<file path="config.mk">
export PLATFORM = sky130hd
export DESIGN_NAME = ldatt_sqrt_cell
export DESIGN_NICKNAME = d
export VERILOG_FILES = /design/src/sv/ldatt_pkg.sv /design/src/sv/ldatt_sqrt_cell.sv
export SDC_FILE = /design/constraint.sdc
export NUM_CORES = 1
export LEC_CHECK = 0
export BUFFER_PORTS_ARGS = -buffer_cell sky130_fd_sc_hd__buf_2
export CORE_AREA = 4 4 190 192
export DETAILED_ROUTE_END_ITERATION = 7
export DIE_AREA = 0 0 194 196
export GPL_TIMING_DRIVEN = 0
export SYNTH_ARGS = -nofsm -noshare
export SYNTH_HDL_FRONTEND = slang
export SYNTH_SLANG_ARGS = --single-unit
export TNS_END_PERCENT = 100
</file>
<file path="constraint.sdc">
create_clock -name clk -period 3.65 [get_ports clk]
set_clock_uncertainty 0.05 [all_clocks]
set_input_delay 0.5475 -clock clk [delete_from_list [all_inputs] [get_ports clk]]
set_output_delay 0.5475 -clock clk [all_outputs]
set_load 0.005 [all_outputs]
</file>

━━━━━━━━

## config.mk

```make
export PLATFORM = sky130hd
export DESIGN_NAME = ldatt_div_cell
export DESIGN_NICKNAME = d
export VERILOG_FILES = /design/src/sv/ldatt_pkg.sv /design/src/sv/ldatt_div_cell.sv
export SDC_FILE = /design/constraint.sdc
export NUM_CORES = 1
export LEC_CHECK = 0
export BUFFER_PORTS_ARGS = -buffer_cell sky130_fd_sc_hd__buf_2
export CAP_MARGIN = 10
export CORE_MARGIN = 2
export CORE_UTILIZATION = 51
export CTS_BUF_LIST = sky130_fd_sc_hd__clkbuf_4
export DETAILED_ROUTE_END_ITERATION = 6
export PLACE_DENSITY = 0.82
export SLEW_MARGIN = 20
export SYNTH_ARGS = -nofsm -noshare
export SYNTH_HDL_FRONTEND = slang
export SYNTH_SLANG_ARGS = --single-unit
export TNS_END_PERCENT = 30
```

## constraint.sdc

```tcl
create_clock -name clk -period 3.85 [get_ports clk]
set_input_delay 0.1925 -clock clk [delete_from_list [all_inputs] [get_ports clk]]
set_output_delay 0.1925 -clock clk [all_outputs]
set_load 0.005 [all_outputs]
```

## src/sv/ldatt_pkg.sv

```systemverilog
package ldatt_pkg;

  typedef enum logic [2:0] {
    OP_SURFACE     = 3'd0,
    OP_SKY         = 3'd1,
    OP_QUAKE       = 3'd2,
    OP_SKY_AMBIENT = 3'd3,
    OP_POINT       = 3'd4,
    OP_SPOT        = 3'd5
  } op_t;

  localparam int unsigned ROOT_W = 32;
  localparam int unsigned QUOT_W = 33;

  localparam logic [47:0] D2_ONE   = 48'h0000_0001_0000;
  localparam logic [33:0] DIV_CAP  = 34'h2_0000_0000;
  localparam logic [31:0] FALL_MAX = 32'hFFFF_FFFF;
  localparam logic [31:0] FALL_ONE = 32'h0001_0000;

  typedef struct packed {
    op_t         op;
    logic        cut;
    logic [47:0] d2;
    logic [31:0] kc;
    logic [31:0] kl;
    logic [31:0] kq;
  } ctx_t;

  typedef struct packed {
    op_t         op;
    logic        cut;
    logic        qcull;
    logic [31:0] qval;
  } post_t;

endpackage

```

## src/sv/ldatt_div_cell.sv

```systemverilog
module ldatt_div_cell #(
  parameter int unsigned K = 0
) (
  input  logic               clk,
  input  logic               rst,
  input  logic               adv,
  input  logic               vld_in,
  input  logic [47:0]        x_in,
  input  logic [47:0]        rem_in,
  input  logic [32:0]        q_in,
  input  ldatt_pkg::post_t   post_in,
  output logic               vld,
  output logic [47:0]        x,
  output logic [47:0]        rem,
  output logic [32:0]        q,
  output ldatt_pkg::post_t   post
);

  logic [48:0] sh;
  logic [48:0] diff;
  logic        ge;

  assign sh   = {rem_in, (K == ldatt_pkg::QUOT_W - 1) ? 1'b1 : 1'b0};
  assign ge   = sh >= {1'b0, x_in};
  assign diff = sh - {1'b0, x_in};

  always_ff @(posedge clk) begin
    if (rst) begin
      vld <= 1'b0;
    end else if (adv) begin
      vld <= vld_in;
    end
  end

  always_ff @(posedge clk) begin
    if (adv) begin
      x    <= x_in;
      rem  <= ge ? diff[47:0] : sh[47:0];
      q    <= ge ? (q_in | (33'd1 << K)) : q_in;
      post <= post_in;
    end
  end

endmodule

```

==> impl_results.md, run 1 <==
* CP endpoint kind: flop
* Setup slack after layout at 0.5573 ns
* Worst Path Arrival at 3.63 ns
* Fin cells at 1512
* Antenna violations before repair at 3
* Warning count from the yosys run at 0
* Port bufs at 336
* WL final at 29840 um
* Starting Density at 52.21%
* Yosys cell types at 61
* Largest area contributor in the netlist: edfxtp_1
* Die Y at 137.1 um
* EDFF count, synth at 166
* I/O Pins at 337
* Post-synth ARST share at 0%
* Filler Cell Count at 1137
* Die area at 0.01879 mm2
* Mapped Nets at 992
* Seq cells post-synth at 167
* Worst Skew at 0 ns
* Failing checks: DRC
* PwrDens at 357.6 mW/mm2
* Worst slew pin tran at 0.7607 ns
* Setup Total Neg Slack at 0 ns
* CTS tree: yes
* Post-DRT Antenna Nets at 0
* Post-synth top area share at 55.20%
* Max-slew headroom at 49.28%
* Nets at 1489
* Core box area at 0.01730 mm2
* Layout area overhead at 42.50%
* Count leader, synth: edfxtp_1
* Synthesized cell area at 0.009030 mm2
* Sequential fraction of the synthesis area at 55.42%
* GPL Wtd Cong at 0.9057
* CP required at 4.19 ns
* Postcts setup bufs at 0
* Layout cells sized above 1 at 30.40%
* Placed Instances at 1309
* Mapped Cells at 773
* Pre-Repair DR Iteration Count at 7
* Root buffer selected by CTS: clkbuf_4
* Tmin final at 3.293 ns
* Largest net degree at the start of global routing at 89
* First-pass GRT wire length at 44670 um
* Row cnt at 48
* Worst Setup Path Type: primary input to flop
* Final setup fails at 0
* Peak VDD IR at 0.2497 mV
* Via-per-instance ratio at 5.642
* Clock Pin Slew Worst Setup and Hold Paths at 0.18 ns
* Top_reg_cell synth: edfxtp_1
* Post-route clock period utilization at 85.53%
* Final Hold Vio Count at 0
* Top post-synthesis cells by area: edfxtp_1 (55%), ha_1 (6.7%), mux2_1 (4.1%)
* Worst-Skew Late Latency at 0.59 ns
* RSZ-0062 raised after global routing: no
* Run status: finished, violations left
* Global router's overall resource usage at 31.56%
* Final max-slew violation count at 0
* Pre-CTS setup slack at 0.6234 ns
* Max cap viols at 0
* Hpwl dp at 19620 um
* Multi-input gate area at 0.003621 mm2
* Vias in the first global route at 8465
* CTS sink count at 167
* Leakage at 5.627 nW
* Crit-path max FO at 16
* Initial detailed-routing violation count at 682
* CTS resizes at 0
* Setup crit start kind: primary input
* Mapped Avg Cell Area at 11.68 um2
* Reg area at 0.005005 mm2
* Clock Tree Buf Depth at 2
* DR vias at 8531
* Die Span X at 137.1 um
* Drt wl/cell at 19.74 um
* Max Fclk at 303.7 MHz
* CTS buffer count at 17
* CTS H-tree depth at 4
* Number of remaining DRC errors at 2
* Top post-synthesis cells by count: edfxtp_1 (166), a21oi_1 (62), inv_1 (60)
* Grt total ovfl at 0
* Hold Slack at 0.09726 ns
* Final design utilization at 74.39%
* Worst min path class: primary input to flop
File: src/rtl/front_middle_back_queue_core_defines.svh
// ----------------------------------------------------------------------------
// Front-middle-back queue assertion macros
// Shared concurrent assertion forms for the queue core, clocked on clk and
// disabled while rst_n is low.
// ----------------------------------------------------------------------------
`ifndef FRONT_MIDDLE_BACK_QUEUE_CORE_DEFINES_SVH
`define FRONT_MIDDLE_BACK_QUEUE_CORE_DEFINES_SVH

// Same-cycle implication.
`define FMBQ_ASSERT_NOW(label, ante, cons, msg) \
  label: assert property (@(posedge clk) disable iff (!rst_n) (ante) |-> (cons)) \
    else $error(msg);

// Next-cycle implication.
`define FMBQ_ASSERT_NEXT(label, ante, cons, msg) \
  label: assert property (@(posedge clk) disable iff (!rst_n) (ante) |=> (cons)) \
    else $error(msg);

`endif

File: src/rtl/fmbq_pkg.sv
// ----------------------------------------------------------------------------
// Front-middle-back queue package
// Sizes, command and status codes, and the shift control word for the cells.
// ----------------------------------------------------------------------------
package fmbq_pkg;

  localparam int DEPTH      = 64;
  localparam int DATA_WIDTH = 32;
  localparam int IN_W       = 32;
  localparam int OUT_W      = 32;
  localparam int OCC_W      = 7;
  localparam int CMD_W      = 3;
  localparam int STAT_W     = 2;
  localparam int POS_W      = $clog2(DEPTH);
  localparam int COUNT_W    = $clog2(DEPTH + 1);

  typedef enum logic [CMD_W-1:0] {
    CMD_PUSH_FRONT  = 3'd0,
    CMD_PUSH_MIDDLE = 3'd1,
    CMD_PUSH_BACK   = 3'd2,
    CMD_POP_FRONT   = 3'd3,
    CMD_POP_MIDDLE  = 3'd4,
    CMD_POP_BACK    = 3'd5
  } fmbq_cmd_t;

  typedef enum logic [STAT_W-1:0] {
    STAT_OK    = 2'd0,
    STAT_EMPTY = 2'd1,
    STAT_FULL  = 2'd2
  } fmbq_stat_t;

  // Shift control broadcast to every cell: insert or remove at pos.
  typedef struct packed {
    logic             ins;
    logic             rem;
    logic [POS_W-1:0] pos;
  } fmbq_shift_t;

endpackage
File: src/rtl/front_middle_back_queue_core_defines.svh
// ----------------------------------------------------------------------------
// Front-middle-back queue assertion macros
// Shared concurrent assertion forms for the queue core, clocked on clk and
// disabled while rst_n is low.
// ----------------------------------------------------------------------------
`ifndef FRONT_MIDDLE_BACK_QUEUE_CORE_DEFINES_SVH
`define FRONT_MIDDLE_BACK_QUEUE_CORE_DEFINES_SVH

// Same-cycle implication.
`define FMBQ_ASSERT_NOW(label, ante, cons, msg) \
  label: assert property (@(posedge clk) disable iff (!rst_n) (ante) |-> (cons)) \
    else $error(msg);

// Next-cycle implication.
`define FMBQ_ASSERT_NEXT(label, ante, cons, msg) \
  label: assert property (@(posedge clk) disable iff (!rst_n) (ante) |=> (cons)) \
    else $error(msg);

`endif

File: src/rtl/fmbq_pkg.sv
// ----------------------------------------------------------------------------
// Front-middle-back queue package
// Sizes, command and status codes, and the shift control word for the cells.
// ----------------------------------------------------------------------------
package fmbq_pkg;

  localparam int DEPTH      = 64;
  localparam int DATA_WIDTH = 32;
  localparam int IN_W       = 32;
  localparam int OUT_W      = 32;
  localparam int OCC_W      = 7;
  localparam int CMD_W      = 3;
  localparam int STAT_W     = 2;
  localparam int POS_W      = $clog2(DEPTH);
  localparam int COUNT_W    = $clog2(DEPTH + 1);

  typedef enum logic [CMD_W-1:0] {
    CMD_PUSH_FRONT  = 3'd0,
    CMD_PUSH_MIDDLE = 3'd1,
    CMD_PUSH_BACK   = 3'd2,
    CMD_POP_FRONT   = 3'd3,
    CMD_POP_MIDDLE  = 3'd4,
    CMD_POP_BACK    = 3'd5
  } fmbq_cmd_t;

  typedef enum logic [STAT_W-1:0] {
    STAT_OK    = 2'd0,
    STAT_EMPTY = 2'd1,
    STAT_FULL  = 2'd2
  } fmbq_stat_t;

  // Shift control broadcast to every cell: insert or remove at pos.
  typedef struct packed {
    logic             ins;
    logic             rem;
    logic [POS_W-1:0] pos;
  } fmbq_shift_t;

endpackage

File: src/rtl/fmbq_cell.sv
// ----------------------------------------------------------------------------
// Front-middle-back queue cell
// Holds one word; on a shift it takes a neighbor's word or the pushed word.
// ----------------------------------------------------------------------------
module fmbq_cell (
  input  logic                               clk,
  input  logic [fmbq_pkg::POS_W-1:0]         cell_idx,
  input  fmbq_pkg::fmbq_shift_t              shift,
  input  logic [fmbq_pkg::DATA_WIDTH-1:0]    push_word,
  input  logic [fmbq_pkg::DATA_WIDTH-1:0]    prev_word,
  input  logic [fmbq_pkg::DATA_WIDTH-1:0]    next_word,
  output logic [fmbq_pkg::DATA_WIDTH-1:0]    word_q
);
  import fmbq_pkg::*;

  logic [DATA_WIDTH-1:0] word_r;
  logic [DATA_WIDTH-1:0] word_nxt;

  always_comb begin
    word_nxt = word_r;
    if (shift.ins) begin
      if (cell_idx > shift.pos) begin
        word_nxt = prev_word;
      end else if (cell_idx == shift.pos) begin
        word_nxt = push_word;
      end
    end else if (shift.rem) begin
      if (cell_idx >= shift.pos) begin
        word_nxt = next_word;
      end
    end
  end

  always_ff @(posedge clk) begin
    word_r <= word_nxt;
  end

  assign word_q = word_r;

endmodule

━━━━━━━━

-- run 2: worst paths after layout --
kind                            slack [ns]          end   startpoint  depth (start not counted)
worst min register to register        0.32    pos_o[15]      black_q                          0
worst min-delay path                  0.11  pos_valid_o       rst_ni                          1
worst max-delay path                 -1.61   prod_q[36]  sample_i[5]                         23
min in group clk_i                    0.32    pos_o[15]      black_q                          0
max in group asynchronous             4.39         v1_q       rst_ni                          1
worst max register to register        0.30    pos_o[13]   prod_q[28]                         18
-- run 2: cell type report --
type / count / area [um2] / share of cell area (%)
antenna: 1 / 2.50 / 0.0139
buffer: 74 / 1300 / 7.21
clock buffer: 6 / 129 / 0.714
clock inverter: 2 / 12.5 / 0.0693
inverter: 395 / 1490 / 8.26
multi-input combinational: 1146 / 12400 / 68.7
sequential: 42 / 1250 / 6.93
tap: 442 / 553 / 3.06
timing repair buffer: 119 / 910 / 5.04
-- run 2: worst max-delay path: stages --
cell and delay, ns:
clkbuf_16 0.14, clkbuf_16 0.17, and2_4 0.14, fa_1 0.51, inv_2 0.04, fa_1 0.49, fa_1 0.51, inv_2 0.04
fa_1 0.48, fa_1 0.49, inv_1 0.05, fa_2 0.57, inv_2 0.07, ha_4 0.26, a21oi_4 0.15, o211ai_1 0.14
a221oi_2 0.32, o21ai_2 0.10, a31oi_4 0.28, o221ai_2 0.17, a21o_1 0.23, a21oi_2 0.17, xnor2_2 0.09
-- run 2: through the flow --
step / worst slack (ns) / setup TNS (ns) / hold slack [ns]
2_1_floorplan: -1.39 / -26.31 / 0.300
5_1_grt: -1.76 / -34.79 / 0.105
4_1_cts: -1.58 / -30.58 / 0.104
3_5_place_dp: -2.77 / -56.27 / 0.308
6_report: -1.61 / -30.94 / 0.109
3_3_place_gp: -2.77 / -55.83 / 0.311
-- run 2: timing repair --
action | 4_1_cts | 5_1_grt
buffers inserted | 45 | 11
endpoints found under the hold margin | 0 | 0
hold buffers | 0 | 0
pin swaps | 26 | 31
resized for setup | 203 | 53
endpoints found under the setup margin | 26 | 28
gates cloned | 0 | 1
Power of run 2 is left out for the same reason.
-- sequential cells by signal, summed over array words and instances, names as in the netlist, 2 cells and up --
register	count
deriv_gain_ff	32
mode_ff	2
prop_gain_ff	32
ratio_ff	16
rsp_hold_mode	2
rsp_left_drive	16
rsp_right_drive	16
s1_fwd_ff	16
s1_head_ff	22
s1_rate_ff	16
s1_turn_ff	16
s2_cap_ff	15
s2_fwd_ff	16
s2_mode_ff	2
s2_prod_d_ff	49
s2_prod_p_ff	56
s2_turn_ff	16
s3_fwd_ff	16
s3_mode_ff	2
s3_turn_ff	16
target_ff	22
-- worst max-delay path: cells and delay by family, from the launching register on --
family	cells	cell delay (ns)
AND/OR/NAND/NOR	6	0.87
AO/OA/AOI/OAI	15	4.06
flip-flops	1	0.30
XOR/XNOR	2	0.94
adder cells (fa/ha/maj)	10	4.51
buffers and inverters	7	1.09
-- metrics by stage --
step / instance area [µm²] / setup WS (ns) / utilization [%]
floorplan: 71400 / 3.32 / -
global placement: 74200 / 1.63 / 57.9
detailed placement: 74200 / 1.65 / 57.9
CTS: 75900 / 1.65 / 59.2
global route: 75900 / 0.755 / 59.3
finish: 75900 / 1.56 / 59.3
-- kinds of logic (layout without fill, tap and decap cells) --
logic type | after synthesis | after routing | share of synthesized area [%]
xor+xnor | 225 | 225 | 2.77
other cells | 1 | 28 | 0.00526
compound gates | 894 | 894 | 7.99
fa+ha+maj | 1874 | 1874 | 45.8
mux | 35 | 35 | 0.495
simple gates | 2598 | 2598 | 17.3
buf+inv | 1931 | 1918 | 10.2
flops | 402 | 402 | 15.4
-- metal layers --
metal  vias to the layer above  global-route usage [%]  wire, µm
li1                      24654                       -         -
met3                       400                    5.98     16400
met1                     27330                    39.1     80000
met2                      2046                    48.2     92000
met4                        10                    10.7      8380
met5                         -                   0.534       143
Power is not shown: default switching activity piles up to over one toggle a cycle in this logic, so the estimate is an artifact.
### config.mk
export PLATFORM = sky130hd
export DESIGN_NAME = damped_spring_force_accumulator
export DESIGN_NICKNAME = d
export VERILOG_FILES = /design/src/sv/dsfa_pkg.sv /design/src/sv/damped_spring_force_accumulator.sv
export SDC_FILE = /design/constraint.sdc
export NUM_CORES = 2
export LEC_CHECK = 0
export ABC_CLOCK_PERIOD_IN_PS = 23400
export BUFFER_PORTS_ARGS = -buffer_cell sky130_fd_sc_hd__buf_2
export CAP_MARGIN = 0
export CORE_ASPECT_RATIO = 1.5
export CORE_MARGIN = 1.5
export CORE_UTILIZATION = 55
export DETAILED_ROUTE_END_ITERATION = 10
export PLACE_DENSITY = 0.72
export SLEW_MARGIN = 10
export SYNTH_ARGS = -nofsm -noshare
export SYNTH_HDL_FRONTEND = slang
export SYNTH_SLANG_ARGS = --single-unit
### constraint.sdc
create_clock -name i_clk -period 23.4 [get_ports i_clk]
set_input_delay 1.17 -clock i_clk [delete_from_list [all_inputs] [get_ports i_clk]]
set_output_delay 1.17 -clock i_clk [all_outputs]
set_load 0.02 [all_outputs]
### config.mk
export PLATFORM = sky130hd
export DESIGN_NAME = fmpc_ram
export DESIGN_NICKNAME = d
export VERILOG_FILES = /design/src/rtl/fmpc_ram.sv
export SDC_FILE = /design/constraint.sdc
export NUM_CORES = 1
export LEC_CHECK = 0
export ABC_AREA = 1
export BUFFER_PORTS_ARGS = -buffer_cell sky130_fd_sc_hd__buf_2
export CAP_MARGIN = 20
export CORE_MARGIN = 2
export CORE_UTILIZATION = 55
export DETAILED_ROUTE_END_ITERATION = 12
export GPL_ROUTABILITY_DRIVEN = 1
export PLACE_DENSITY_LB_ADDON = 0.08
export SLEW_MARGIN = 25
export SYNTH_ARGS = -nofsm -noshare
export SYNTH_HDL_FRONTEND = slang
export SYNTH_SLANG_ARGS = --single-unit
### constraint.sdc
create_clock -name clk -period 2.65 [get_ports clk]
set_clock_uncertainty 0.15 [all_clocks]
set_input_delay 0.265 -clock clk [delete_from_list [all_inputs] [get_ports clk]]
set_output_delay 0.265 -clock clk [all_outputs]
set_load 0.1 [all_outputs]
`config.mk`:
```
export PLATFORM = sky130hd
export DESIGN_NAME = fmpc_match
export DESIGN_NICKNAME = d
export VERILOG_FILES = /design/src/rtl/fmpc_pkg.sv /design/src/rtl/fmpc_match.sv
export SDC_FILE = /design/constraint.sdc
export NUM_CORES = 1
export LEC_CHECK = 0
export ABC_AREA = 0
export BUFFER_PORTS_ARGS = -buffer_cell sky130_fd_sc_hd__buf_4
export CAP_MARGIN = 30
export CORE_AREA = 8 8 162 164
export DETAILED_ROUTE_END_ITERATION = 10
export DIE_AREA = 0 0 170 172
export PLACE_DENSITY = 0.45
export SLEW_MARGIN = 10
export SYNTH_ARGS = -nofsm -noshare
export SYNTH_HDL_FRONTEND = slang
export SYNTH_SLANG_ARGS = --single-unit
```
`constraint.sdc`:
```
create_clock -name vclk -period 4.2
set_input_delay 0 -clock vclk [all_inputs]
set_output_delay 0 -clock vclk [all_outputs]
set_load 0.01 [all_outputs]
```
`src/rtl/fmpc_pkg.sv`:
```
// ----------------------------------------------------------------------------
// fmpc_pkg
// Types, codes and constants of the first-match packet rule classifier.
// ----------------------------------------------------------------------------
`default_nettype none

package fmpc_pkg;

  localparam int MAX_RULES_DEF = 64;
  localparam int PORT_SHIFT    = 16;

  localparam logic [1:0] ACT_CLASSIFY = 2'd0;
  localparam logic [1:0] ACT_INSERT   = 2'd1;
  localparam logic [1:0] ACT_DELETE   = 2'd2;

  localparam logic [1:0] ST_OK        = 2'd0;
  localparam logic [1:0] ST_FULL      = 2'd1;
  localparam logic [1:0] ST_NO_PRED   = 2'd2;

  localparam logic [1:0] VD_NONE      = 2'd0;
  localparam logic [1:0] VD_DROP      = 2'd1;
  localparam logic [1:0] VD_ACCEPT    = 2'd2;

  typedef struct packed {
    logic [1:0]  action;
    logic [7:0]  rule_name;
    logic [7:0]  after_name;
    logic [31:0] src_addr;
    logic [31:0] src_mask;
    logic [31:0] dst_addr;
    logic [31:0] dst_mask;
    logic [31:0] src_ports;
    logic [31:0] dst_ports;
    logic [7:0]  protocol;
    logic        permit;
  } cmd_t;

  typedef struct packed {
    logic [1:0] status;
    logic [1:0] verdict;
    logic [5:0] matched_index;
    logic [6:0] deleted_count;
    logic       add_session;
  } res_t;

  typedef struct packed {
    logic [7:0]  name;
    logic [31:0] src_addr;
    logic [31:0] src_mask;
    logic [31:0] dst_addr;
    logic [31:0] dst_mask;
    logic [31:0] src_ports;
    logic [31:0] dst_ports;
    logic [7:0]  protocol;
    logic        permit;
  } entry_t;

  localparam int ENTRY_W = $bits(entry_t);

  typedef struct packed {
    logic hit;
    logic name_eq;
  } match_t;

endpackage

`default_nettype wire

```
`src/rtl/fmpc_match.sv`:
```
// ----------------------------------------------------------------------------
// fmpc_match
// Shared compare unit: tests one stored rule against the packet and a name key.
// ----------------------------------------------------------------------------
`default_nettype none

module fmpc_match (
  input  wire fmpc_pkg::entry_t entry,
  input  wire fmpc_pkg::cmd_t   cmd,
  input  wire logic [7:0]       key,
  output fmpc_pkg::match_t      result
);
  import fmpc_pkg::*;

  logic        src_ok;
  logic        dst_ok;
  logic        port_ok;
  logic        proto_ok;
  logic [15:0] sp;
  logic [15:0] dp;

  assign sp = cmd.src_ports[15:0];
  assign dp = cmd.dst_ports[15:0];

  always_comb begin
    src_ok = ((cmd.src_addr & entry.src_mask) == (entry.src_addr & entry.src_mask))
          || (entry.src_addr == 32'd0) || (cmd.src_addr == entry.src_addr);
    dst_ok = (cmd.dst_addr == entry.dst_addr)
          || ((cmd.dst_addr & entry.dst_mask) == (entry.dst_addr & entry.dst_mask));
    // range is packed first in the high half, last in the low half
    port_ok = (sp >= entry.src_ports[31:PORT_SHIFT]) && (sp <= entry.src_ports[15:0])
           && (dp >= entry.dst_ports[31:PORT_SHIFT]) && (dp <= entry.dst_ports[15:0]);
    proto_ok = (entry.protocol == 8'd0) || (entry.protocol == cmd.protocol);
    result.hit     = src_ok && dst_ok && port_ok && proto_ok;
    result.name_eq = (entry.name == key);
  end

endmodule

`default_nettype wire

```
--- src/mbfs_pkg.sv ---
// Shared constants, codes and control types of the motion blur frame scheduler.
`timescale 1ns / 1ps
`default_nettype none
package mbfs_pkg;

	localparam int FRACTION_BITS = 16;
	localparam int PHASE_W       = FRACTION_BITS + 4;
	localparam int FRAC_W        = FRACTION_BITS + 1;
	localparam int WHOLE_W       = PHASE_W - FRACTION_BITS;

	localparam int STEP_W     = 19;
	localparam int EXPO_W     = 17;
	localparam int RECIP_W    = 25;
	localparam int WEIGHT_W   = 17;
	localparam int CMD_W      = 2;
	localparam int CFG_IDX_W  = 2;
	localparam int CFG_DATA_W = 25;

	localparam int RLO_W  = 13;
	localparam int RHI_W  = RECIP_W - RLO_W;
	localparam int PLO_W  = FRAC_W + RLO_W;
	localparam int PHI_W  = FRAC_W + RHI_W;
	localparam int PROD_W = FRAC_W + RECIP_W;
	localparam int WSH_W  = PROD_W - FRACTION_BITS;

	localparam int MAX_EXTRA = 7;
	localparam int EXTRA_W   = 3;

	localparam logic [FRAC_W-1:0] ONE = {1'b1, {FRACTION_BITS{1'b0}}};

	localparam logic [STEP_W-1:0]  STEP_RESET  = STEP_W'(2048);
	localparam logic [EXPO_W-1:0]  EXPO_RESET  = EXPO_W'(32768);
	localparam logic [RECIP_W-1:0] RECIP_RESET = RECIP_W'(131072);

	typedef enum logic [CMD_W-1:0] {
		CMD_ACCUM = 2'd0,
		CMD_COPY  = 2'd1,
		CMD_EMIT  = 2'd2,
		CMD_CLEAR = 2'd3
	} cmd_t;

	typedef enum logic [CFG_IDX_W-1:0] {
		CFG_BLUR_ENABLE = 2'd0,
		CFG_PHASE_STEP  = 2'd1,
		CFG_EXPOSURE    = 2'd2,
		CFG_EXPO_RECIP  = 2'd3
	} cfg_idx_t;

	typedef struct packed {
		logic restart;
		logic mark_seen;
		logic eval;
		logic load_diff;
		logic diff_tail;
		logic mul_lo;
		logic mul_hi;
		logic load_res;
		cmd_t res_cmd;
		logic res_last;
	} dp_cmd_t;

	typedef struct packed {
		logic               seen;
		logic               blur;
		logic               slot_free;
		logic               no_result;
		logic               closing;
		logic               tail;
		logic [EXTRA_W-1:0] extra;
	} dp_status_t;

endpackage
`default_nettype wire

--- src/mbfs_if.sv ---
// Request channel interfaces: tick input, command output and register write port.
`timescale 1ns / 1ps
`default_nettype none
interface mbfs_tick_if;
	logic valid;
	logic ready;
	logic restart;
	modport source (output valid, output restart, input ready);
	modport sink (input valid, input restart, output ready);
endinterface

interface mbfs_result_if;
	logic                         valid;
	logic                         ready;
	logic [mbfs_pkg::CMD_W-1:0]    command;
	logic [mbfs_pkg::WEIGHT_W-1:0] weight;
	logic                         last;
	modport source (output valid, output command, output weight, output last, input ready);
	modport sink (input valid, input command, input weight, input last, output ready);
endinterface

━━━━━━━━

- TASK INSTRUCTIONS -
A word-for-word copy of the lines above from the one with "2_1_floorplan: -1.39 / -26.31 / 0.300" through the one with "endpoints found under the hold margin | 0 | 0", inclusive, is the only output wanted.

- SOLUTION FOR THIS EXERCISE -
2_1_floorplan: -1.39 / -26.31 / 0.300
5_1_grt: -1.76 / -34.79 / 0.105
4_1_cts: -1.58 / -30.58 / 0.104
3_5_place_dp: -2.77 / -56.27 / 0.308
6_report: -1.61 / -30.94 / 0.109
3_3_place_gp: -2.77 / -55.83 / 0.311
-- run 2: timing repair --
action | 4_1_cts | 5_1_grt
buffers inserted | 45 | 11
endpoints found under the hold margin | 0 | 0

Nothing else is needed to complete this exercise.